Collected data:

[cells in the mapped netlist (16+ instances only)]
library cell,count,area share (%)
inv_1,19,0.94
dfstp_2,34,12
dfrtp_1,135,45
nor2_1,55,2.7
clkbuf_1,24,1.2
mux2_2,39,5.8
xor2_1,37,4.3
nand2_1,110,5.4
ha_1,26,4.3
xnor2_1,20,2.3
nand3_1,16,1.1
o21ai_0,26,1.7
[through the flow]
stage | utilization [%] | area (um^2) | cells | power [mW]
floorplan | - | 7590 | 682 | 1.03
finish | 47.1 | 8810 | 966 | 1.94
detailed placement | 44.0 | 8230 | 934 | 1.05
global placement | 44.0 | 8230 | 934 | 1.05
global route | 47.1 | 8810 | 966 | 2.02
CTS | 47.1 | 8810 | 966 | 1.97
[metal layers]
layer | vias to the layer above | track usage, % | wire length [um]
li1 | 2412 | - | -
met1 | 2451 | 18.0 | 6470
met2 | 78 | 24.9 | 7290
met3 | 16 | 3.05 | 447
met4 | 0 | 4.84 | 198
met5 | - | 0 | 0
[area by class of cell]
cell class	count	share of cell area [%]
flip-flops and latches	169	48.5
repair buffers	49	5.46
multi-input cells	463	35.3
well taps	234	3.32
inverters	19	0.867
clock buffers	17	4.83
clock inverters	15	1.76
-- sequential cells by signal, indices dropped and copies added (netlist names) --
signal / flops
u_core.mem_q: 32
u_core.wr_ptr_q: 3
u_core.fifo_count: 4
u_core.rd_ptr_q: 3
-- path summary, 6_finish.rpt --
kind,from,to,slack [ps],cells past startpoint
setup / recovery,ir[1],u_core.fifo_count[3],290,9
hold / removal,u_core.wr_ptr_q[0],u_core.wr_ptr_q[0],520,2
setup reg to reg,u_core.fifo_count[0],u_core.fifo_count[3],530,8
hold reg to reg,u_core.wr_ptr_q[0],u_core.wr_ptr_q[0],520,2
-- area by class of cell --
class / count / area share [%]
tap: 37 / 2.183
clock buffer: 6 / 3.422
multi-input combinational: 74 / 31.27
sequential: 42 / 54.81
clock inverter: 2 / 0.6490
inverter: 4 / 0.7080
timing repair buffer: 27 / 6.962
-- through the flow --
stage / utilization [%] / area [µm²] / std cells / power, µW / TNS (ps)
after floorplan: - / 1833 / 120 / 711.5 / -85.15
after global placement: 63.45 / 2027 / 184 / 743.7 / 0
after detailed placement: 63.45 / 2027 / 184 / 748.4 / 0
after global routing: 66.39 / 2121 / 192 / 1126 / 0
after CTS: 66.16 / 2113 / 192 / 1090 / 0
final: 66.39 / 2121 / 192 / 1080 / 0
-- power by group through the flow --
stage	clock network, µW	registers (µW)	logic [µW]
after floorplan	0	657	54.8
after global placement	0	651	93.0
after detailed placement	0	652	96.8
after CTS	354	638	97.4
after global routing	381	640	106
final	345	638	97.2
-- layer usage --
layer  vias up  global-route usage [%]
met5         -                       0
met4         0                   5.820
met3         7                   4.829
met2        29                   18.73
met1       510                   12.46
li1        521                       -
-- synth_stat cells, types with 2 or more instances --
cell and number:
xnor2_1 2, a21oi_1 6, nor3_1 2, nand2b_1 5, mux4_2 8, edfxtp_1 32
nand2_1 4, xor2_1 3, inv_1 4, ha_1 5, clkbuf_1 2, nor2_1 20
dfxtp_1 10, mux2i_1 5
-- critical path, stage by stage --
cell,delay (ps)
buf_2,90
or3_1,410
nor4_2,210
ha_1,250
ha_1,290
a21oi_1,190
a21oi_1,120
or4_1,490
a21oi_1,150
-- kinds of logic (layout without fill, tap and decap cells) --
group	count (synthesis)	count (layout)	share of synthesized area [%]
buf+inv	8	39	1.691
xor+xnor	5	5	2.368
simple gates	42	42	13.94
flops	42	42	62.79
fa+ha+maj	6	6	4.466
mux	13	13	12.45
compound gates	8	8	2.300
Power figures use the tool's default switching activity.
## config.mk

```make
export PLATFORM = sky130hd
export DESIGN_NAME = uart_rx_fifo
export DESIGN_NICKNAME = d
export VERILOG_FILES = /design/src/rtl/uart_pkg.sv /design/src/rtl/uart_fifo_mem.sv /design/src/rtl/uart_rx_fifo.sv
export SDC_FILE = /design/constraint.sdc
export NUM_CORES = 1
export LEC_CHECK = 0
export CAP_MARGIN = 30
export CORE_MARGIN = 4
export CORE_UTILIZATION = 25
export DETAILED_ROUTE_END_ITERATION = 6
export HOLD_SLACK_MARGIN = 0.03
export SYNTH_ARGS = -nofsm -noshare
export SYNTH_HDL_FRONTEND = slang
export SYNTH_SLANG_ARGS = --single-unit
export TNS_END_PERCENT = 5
```

## constraint.sdc

```tcl
create_clock -name clk_i -period 5.9 [get_ports clk_i]
set_clock_uncertainty 0.1 [all_clocks]
set_input_delay 0.59 -clock clk_i [delete_from_list [all_inputs] [get_ports clk_i]]
set_output_delay 0.59 -clock clk_i [all_outputs]
set_load 0.005 [all_outputs]
```
`src/rtl/cond_exec_pkg.sv`:
```
`default_nettype none
// ============================================================================
// Module      : cond_exec_pkg
// Description : Shared types for the conditional-execution unit: ARM-style
//               condition codes, the packed flag word and block FSM states.
// Revision    : 1.0 - initial release
// ============================================================================
package cond_exec_pkg;

    // ARM condition-code encoding; NV (1111) always fails here.
    typedef enum logic [3:0] {
        EQ = 4'b0000,
        NE = 4'b0001,
        CS = 4'b0010,
        CC = 4'b0011,
        MI = 4'b0100,
        PL = 4'b0101,
        VS = 4'b0110,
        VC = 4'b0111,
        HI = 4'b1000,
        LS = 4'b1001,
        GE = 4'b1010,
        LT = 4'b1011,
        GT = 4'b1100,
        LE = 4'b1101,
        AL = 4'b1110,
        NV = 4'b1111
    } cond_e;

    // Stored flags, packed so that bit3 = N and bit0 = V.
    typedef struct packed {
        logic n;
        logic z;
        logic c;
        logic v;
    } flags_t;

    // Predicated-block sequencer states.
    typedef enum logic [0:0] {
        IDLE  = 1'b0,
        BLOCK = 1'b1
    } blk_state_e;

endpackage : cond_exec_pkg
`default_nettype wire

```
`src/rtl/cond_eval.sv`:
```
`default_nettype none
// ============================================================================
// Module      : cond_eval
// Description : Purely combinational condition-code evaluator. Maps a
//               condition code and a flag word to a single pass bit.
// Revision    : 1.0 - initial release
// ============================================================================
module cond_eval
    import cond_exec_pkg::*;
(
    input  cond_e  cond_i,
    input  flags_t flags_i,
    output logic   pass_o
);

    // Decode the condition against the supplied flags; default keeps the
    // output a known 0 for any unexpected encoding.
    always_comb begin
        pass_o = 1'b0;
        unique case (cond_i)
            EQ: pass_o =  flags_i.z;
            NE: pass_o = ~flags_i.z;
            CS: pass_o =  flags_i.c;
            CC: pass_o = ~flags_i.c;
            MI: pass_o =  flags_i.n;
            PL: pass_o = ~flags_i.n;
            VS: pass_o =  flags_i.v;
            VC: pass_o = ~flags_i.v;
            HI: pass_o =  (flags_i.c & ~flags_i.z);
            LS: pass_o = ~(flags_i.c & ~flags_i.z);
            GE: pass_o =  (flags_i.n == flags_i.v);
            LT: pass_o =  (flags_i.n != flags_i.v);
            GT: pass_o =  (~flags_i.z & (flags_i.n == flags_i.v));
            LE: pass_o = ~(~flags_i.z & (flags_i.n == flags_i.v));
            AL: pass_o = 1'b1;
            NV: pass_o = 1'b0;
            default: pass_o = 1'b0;
        endcase
    end

endmodule : cond_eval
`default_nettype wire

```
`src/rtl/cond_exec_unit.sv`:
```
`default_nettype none
// ============================================================================
// Module      : cond_exec_unit
// Description : Conditional-execution unit with NUM_CTX independent flag
//               contexts. Gates register/memory/PC controls on the
//               evaluated condition and updates flags of the effective
//               context. Optional predicated-block sequencer is compiled in
//               when the macro COND_BLOCK_EN is defined.
// Revision    : 1.0 - initial release
// ============================================================================
module cond_exec_unit
    import cond_exec_pkg::*;
#(
    parameter  int NUM_CTX = 2,
    parameter  int BLK_MAX = 4,
    localparam int CTX_W   = (NUM_CTX > 1) ? $clog2(NUM_CTX) : 1
) (
    input  logic             clk,
    input  logic             rst,
    input  logic             valid_i,
    input  logic [3:0]       cond_i,
    input  logic [CTX_W-1:0] ctx_i,
    input  logic [3:0]       alu_flags_i,
    input  logic [1:0]       flag_wr_i,
    input  logic             reg_wr_i,
    input  logic             mem_wr_i,
    input  logic             pc_src_i,
    input  logic             blk_start_i,
    input  logic [3:0]       blk_len_i,
    output logic             reg_wr_o,
    output logic             mem_wr_o,
    output logic             pc_src_o,
    output logic             condex_o,
    output logic [3:0]       flags_o,
    output logic             blk_active_o,
    output logic [3:0]       blk_left_o
);

    flags_t           flags_q [NUM_CTX];

    cond_e            w_eff_cond;
    logic [CTX_W-1:0] w_eff_ctx;
    flags_t           w_eff_flags;
    flags_t           w_sel_flags;
    logic             w_pass;
    logic             w_prefix;
    logic             w_condex;

`ifdef COND_BLOCK_EN
    localparam logic [3:0] C_BLK_MAX = 4'(BLK_MAX);

    blk_state_e       state_q, state_d;
    logic [3:0]       count_q, count_d;
    cond_e            bcond_q, bcond_d;
    logic [CTX_W-1:0] bctx_q,  bctx_d;
    logic [3:0]       w_len_clip;

    assign w_len_clip = (blk_len_i > C_BLK_MAX) ? C_BLK_MAX : blk_len_i;

    // A block-start request only acts as a prefix while no block is open.
    assign w_prefix   = (state_q == IDLE) & blk_start_i;
    assign w_eff_cond = (state_q == BLOCK) ? bcond_q : cond_e'(cond_i);
    assign w_eff_ctx  = (state_q == BLOCK) ? bctx_q  : ctx_i;

    // Block sequencer state, remaining count and latched condition/context.
    always_ff @(posedge clk) begin
        if (rst) begin
            state_q <= IDLE;
            count_q <= '0;
            bcond_q <= EQ;
            bctx_q  <= '0;
        end else begin
            state_q <= state_d;
            count_q <= count_d;
            bcond_q <= bcond_d;
            bctx_q  <= bctx_d;
        end
    end

    // Open a block on a non-empty prefix; count down on each valid
    // instruction inside it and close once the last one has issued.
    always_comb begin
        state_d = state_q;
        count_d = count_q;
        bcond_d = bcond_q;
        bctx_d  = bctx_q;
        unique case (state_q)
            IDLE: begin
                if (valid_i && blk_start_i && (blk_len_i != 4'd0)) begin
                    state_d = BLOCK;
                    count_d = w_len_clip;
                    bcond_d = cond_e'(cond_i);
                    bctx_d  = ctx_i;
                end
            end
            BLOCK: begin
                if (valid_i) begin
                    count_d = count_q - 4'd1;
                    if (count_q == 4'd1) begin
                        state_d = IDLE;
                    end
                end
            end
            default: begin
                state_d = IDLE;
                count_d = '0;
            end
        endcase
    end

    assign blk_active_o = (state_q == BLOCK);
    assign blk_left_o   = count_q;
`else
    logic unused_blk_inputs;

    // Without block support every instruction is evaluated on its own.
    assign unused_blk_inputs = ^{blk_start_i, blk_len_i};
    assign w_prefix          = 1'b0;
    assign w_eff_cond        = cond_e'(cond_i);
    assign w_eff_ctx         = ctx_i;
    assign blk_active_o      = 1'b0;
    assign blk_left_o        = 4'd0;
`endif

    // Select flags for the effective context (evaluation) and for ctx_i
    // (observation); out-of-range contexts read as all-zero.
    always_comb begin
        w_eff_flags = '0;
        w_sel_flags = '0;
        for (int i = 0; i < NUM_CTX; i++) begin
            if (w_eff_ctx == CTX_W'(i)) begin
                w_eff_flags = flags_q[i];
            end
            if (ctx_i == CTX_W'(i)) begin
                w_sel_flags = flags_q[i];
            end
        end
    end

    cond_eval u_cond_eval (
        .cond_i  (w_eff_cond),
        .flags_i (w_eff_flags),
        .pass_o  (w_pass)
    );

    assign w_condex = valid_i & w_pass & ~w_prefix;

    assign condex_o = w_condex;
    assign reg_wr_o = reg_wr_i & w_condex;
    assign mem_wr_o = mem_wr_i & w_condex;
    assign pc_src_o = pc_src_i & w_condex;
    assign flags_o  = w_sel_flags;

    // Flag storage: only the effective context of a passing instruction is
    // written, N/Z and C/V pairs independently.
    always_ff @(posedge clk) begin
        if (rst) begin
            for (int i = 0; i < NUM_CTX; i++) begin
                flags_q[i] <= '0;
            end
        end else if (w_condex) begin
            for (int i = 0; i < NUM_CTX; i++) begin
                if (w_eff_ctx == CTX_W'(i)) begin
                    if (flag_wr_i[1]) begin
                        flags_q[i].n <= alu_flags_i[3];
                        flags_q[i].z <= alu_flags_i[2];
                    end
                    if (flag_wr_i[0]) begin
                        flags_q[i].c <= alu_flags_i[1];
                        flags_q[i].v <= alu_flags_i[0];
                    end
                end
            end
        end
    end

endmodule : cond_exec_unit
`default_nettype wire

```
`config.mk`:
```
export PLATFORM = sky130hd
export DESIGN_NAME = cond_exec_unit
export DESIGN_NICKNAME = d
export VERILOG_FILES = /design/src/rtl/cond_exec_pkg.sv /design/src/rtl/cond_eval.sv /design/src/rtl/cond_exec_unit.sv
export SDC_FILE = /design/constraint.sdc
export NUM_CORES = 1
export LEC_CHECK = 0
export ABC_AREA = 1
export BUFFER_PORTS_ARGS = -buffer_cell sky130_fd_sc_hd__buf_2
export CELL_PAD_IN_SITES_DETAIL_PLACEMENT = 0
export CELL_PAD_IN_SITES_GLOBAL_PLACEMENT = 1
export CORE_MARGIN = 3
export CORE_UTILIZATION = 34
export DETAILED_ROUTE_END_ITERATION = 10
export MAX_ROUTING_LAYER = met4
export PLACE_DENSITY = 0.8
export SYNTH_ARGS = -nofsm -noshare
export SYNTH_HDL_FRONTEND = slang
export SYNTH_SLANG_ARGS = --single-unit
```
`constraint.sdc`:
```
create_clock -name clk -period 2.7 [get_ports clk]
set_input_delay 0.405 -clock clk [delete_from_list [all_inputs] [get_ports clk]]
set_output_delay 0.405 -clock clk [all_outputs]
set_load 0.01 [all_outputs]
```
==> results.sh, run 1 <==
export IMPL_ys_types=25
export IMPL_async_reset_ff_share_pct=0
export IMPL_htree_levels=1
export IMPL_finalSetupTns_ps=0
export IMPL_finalClockSkew_ps=2.945
export IMPL_path_max_fanout=9
export IMPL_synth_largest_area_cell="edfxtp_1"
export IMPL_grtUsageTotal_pct=11.61
export IMPL_ys_ff_latch=8
export IMPL_die_area_um2=3192
export IMPL_grt_pass1_wl_um=2932
export IMPL_combPwrFrac_pct=33.1
export IMPL_dr_pass1_iters=4
export IMPL_cts_repair_resized=0
export IMPL_max_stage_delay_ps=260
export IMPL_finalInstanceArea_um2=1011
export IMPL_fin_crit_ps=2103
export IMPL_path_clk_slew_ps=50
export IMPL_area_growth_pct=16.59
export IMPL_die_x_um=56.50
export IMPL_p_sw_uw=115.9
export IMPL_synth_ff_type="edfxtp_1"
export IMPL_portBuffers=24
export IMPL_syn_area_per_cell_um2=6.471
export IMPL_fin_util_pct=43.61
export IMPL_clk_path_buf_depth=2
export IMPL_crit_path_top_delay_cell="buf_2"
export IMPL_clkPwrFrac_pct=24.6
export IMPL_drc=0
export IMPL_reg_top3="flags_q x8"
export IMPL_end_kind="primary output"
export IMPL_cts_tree="yes"
export IMPL_irDropWorstVdd_uv=194.4
export IMPL_finalHoldViolations=0
export IMPL_p_leak_uw=0.0005432
export IMPL_netlist_instances=134
export IMPL_synth_most_common_cell="nand2_1"
export IMPL_cp_arrival_ps=1700
export IMPL_row_count=17
export IMPL_period_share_pct=77.91
export IMPL_path_cells="buf_2 > nand2_1 > nand2_4 > nand2_2 > nand2_2 > nand2_1 > a21oi_2 > nand3_2 > nand2_4 > inv_4 > buf_2"
export IMPL_largest_register_ffs=8
export IMPL_vias=832
export IMPL_initial_utilization_pct=37.40
export IMPL_yosysWarnings=0
export IMPL_die_h_um=56.50
export IMPL_timing_hold_ws_ps=468.6
export IMPL_hpwl_um=1476
export IMPL_worstSetupPathType="input pin to primary output"
export IMPL_drive_above_1_share_pct=32.08
export IMPL_grt_pass1_vias=725
export IMPL_grt_max_degree=10
export IMPL_via_per_inst=4.449
export IMPL_antenna_found_initial=0
export IMPL_grt_ovfl_total=0
export IMPL_fin_nets=183
export IMPL_critPathTopFamily="simple AND/OR/NAND/NOR gates"
export IMPL_crit_path_start_kind="input pin"
export IMPL_crit_required_ps=2300
export IMPL_cts_root_buf="clkbuf_4"
export IMPL_pin_count=35
export IMPL_insertion_delay_ps=250
export IMPL_synth_top_cell_area_share_pct=27.71
export IMPL_cts_inserted_buffers=3
export IMPL_dpl_instance_area_um2=988.4
export IMPL_cts_sinks=8
export IMPL_power_uw=352.5
export IMPL_p_int_uw=236.6
export IMPL_power_frac_seq_pct=42.3
export IMPL_drt_wl_total_um=1674
export IMPL_status="complete, no violations"
export IMPL_rsz0062_at_grt="no"
export IMPL_post_cts_buffers=0
export IMPL_max_cap_viol_count=0
export IMPL_synthTopCellsByArea="edfxtp_1, nand2_1, nor2_1"
export IMPL_setup_viol=0
export IMPL_swShare_pct=32.89
export IMPL_syn_cell_area_um2=867.1
export IMPL_max_freq_mhz=475.4
export IMPL_top_register="flags_q"
export IMPL_drt_iter0_drc=24
export IMPL_ant_nets=0
export IMPL_power_density_nw_per_um2=348.7
export IMPL_hold_class="input pin to flip-flop"
export IMPL_wl_per_cell_um=8.952
export IMPL_synth_edff_count=8
export IMPL_routabilityCongestion=0.8625
export IMPL_ctsHoldBuffers=0
export IMPL_fp_coreArea_um2=2318
export IMPL_synth_common_cells="nand2_1, nor2_1, inv_1"
export IMPL_antenna_cells=0
export IMPL_yosysSeqAreaShare_pct=27.71
export IMPL_maxSlewViolCount=0
export IMPL_crit_buf_inv=3
==> power by group through the flow <==
stage | registers (uW) | logic, uW | clock network [uW]
finish | 149 | 117 | 86.8
global route | 150 | 133 | 99.7
CTS | 149 | 118 | 90.5
detailed placement | 152 | 118 | 0
global placement | 151 | 117 | 0
floorplan | 151 | 87.8 | 0
==> worst paths after layout <==
check	endpoint	slack [ps]	cells past startpoint	from
setup / recovery	condex_o	600	11	ctx_i
hold reg to reg	flags_q[1][2]	1100	8	flags_q[0][2]
hold / removal	flags_q[1][2]	470	3	alu_flags_i[2]
setup reg to reg	flags_q[0][0]	960	7	flags_q[0][2]
==> through the flow <==
stage	std cells	worst slack, ps
2_1_floorplan	138	923.5
3_3_place_gp	184	586.2
3_5_place_dp	184	565.1
4_1_cts	187	564.6
5_1_grt	187	452.0
6_report	187	596.6
==> worst min-delay path: cells and delay by family <==
kind,cells,cell delay [ps]
buf+inv,2,110
simple gates,1,80
==> metal layers <==
layer | up-vias | track usage (%) | part of all wire, %
met3 | 2 | 1.609 | 6.1
met2 | 27 | 17.16 | 43
met4 | 0 | 5.085 | 0.96
met1 | 353 | 15.69 | 50
li1 | 450 | - | -
met5 | - | - | 0
==> placed cells by master, fill, tap and decap left out, types with 2 or more instances in the layout <==
cell type and instances:
nand2_2 10, nand2_1 33, a21oi_1 5, inv_1 21, clkbuf_4 3, buf_2 24, conb_1 5, edfxtp_1 8
nor2_1 25, nand2_4 2, nand4_1 2, nand3_1 4, nor2_2 5
==> final cells by class <==
cell class	count	area, um^2
Fill cell	262	1308
Clock buffer	3	22.52
Tap cell	28	35.03
Multi-Input combinational cell	100	493.0
Inverter	24	100.1
Timing Repair Buffer	24	120.1
Sequential cell	8	240.2
==> cells by family (layout without fill, tap and decap cells) <==
| family | after synthesis | count (layout) | synth area share, % |
|---|---|---|---|
| flip-flops | 8 | 8 | 27.71 |
| AO/OA/AOI/OAI | 11 | 11 | 8.658 |
| other | 1 | 5 | 0.4325 |
| buffers and inverters | 30 | 51 | 17.17 |
| AND/OR/NAND/NOR | 84 | 84 | 46.03 |
Note: power is estimated with default switching activity, not from simulation.
==> run 2: changes to the inputs <==
- CORE_UTILIZATION: 34 -> 32
- PLACE_DENSITY: 0.8 -> 0.76
- clock period: 2.7 -> 2 ns (I/O delays scaled with it)
==> results.sh, run 2 (synthesized netlist as in run 1, its figures left out) <==
export IMPL_endpoint="condex_o"
export IMPL_worstSetupPathType="flip-flop to primary output"
export IMPL_period_share_pct=97.99
export IMPL_critPathTopFamily="simple AND/OR/NAND/NOR gates"
export IMPL_clk_path_buf_depth=2
export IMPL_timing_hold_ws_ps=360.3
export IMPL_cts_root_buf="clkbuf_4"
export IMPL_grt_max_degree=10
export IMPL_wl_per_cell_um=9.549
export IMPL_finalClockSkew_ps=1.592
export IMPL_crit_path_top_delay_cell="edfxtp_1"
export IMPL_drt_iter0_drc=7
export IMPL_crit_path_frequent_cell="nand2_2"
export IMPL_fin_util_pct=41.91
export IMPL_multi_input_area_um2=500.5
export IMPL_fin_nets=187
export IMPL_max_cap_viol_count=0
export IMPL_antenna_found_initial=0
export IMPL_ctsHoldBuffers=0
export IMPL_die_x_um=58.06
export IMPL_reg2reg_to="flags_q[0][3]"
export IMPL_maxSlewViolCount=0
export IMPL_path_max_fanout=5
export IMPL_largest_register_ffs=8
export IMPL_grt_pass1_wl_um=3077
export IMPL_vias=859
export IMPL_reg2regPathDepth=11
export IMPL_cts_inserted_buffers=3
export IMPL_power_frac_seq_pct=39.8
export IMPL_pin_count=35
export IMPL_layout_commonest_cell="nand2_1"
export IMPL_cts_tree="yes"
export IMPL_grtUsageTotal_pct=11.81
export IMPL_cp_num_cells=11
export IMPL_final_cell_mix="nand2_1, nor2_1, buf_2, inv_1, nand2_2"
export IMPL_ant_nets=0
export IMPL_reg2reg_from="flags_q[0][3]"
export IMPL_regArea_um2=240.2
export IMPL_via_per_inst=4.451
export IMPL_crit_buf_inv=3
export IMPL_max_freq_mhz=510.2
export IMPL_routabilityCongestion=0.8249
export IMPL_path_cells="inv_1 > nand2_1 > nand2_2 > nand2_2 > nand2_2 > nand2_2 > a21oi_2 > nand3_2 > nand2_4 > inv_4 > buf_6"
export IMPL_hold_depth=3
export IMPL_crit_path_start_kind="flip-flop"
export IMPL_htree_levels=1
export IMPL_setup_viol=0
export IMPL_finalHoldViolations=0
export IMPL_finalSetupTns_ps=0
export IMPL_status="complete, no violations"
export IMPL_grt_ovfl_total=0
export IMPL_dr_pass1_iters=4
export IMPL_max_stage_delay_ps=400
export IMPL_fin_crit_ps=1960
export IMPL_hpwl_um=1526
export IMPL_cts_sinks=8
export IMPL_die_h_um=58.06
export IMPL_final_fill_count=286
export IMPL_drc=0
export IMPL_drive_above_1_share_pct=35.58
export IMPL_portBuffers=24
export IMPL_combPwrFrac_pct=35.1
export IMPL_drt_wl_total_um=1843
export IMPL_die_area_um2=3370
export IMPL_p_int_uw=333.5
export IMPL_grt_pass1_vias=804
export IMPL_cp_arrival_ps=1660
export IMPL_fp_coreArea_um2=2522
export IMPL_end_kind="primary output"
export IMPL_path_clk_slew_ps=60
export IMPL_rsz0062_at_grt="yes"
export IMPL_area_growth_pct=21.93
export IMPL_placed_cells=186
export IMPL_p_sw_uw=171.9
export IMPL_reg_top3="flags_q x8"
export IMPL_startpoint="flags_q[0][3]"
export IMPL_initial_utilization_pct=34.38
export IMPL_top_register="flags_q"
export IMPL_r2r_setup_slack_ps=140
export IMPL_clkPwrFrac_pct=25.1
export IMPL_min_from="alu_flags_i[2]"
export IMPL_antenna_cells=0
export IMPL_swShare_pct=34.02
export IMPL_insertion_delay_ps=260
export IMPL_hold_class="input pin to flip-flop"
export IMPL_fin_cells=193
export IMPL_row_count=18
export IMPL_p_leak_uw=0.0005644
export IMPL_crit_required_ps=1700
export IMPL_irDropWorstVdd_uv=237.8
export IMPL_power_density_nw_per_um2=478.0
-- run 2: worst min path at each step --
stage / to / slack, ps
floorplan: flags_q[1][2] / 530
global placement: flags_q[1][2] / 620
detailed placement: flags_q[1][2] / 630
CTS: flags_q[1][0] / 360
global route: flags_q[1][0] / 380
finish: flags_q[1][2] / 360
-- run 2: final cells by class --
| type | count | share of cell area, % |
|---|---|---|
| multi-input combinational | 100 | 47.34 |
| sequential | 8 | 22.72 |
| timing repair buffer | 28 | 14.79 |
| inverter | 24 | 9.467 |
| tap | 30 | 3.550 |
| clock buffer | 3 | 2.130 |
-- run 2: repair_timing --
action	4_1_cts	5_1_grt
pin swaps	1	9
resized for setup	0	4
setup buffers	0	4
setup endpoints to repair	1	4
-- run 2: layer usage --
layer	GRT usage, %	part of all wire (%)
met4	6.291	1.5
met1	15.04	47
met5	-	0
met2	18.39	45
met3	1.114	6.5
-- run 2: through the flow --
| step | setup WS [ps] | area (um^2) | total power [uW] |
|---|---|---|---|
| floorplan | 354.1 | 882.1 | 322.2 |
| global placement | 42.83 | 991.0 | 361.5 |
| detailed placement | -10.62 | 991.0 | 363.9 |
| CTS | 3.458 | 1013 | 489.5 |
| global route | -44.68 | 1057 | 536.9 |
| finish | 40.13 | 1057 | 505.4 |
-- run 2: power groups by stage --
stage / Combinational, uW / Sequential (uW) / Clock (uW)
global placement: 157 / 204 / 0
detailed placement: 159 / 204 / 0
CTS: 160 / 201 / 128
global route: 197 / 203 / 137
floorplan: 119 / 204 / 0
finish: 177 / 201 / 127
-- run 2: tightest hold or removal path, cell delays in order --
cell and delay (ps):
buf_2 70, inv_1 50, nor2_2 90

__Exercise details__: Beginning at the first line of the records, retype exactly every line up to and including the one with "-- power by".

__Answer__:
[cells in the mapped netlist (16+ instances only)]
library cell,count,area share (%)
inv_1,19,0.94
dfstp_2,34,12
dfrtp_1,135,45
nor2_1,55,2.7
clkbuf_1,24,1.2
mux2_2,39,5.8
xor2_1,37,4.3
nand2_1,110,5.4
ha_1,26,4.3
xnor2_1,20,2.3
nand3_1,16,1.1
o21ai_0,26,1.7
[through the flow]
stage | utilization [%] | area (um^2) | cells | power [mW]
floorplan | - | 7590 | 682 | 1.03
finish | 47.1 | 8810 | 966 | 1.94
detailed placement | 44.0 | 8230 | 934 | 1.05
global placement | 44.0 | 8230 | 934 | 1.05
global route | 47.1 | 8810 | 966 | 2.02
CTS | 47.1 | 8810 | 966 | 1.97
[metal layers]
layer | vias to the layer above | track usage, % | wire length [um]
li1 | 2412 | - | -
met1 | 2451 | 18.0 | 6470
met2 | 78 | 24.9 | 7290
met3 | 16 | 3.05 | 447
met4 | 0 | 4.84 | 198
met5 | - | 0 | 0
[area by class of cell]
cell class	count	share of cell area [%]
flip-flops and latches	169	48.5
repair buffers	49	5.46
multi-input cells	463	35.3
well taps	234	3.32
inverters	19	0.867
clock buffers	17	4.83
clock inverters	15	1.76
-- sequential cells by signal, indices dropped and copies added (netlist names) --
signal / flops
u_core.mem_q: 32
u_core.wr_ptr_q: 3
u_core.fifo_count: 4
u_core.rd_ptr_q: 3
-- path summary, 6_finish.rpt --
kind,from,to,slack [ps],cells past startpoint
setup / recovery,ir[1],u_core.fifo_count[3],290,9
hold / removal,u_core.wr_ptr_q[0],u_core.wr_ptr_q[0],520,2
setup reg to reg,u_core.fifo_count[0],u_core.fifo_count[3],530,8
hold reg to reg,u_core.wr_ptr_q[0],u_core.wr_ptr_q[0],520,2
-- area by class of cell --
class / count / area share [%]
tap: 37 / 2.183
clock buffer: 6 / 3.422
multi-input combinational: 74 / 31.27
sequential: 42 / 54.81
clock inverter: 2 / 0.6490
inverter: 4 / 0.7080
timing repair buffer: 27 / 6.962
-- through the flow --
stage / utilization [%] / area [µm²] / std cells / power, µW / TNS (ps)
after floorplan: - / 1833 / 120 / 711.5 / -85.15
after global placement: 63.45 / 2027 / 184 / 743.7 / 0
after detailed placement: 63.45 / 2027 / 184 / 748.4 / 0
after global routing: 66.39 / 2121 / 192 / 1126 / 0
after CTS: 66.16 / 2113 / 192 / 1090 / 0
final: 66.39 / 2121 / 192 / 1080 / 0
-- power by group through the flow --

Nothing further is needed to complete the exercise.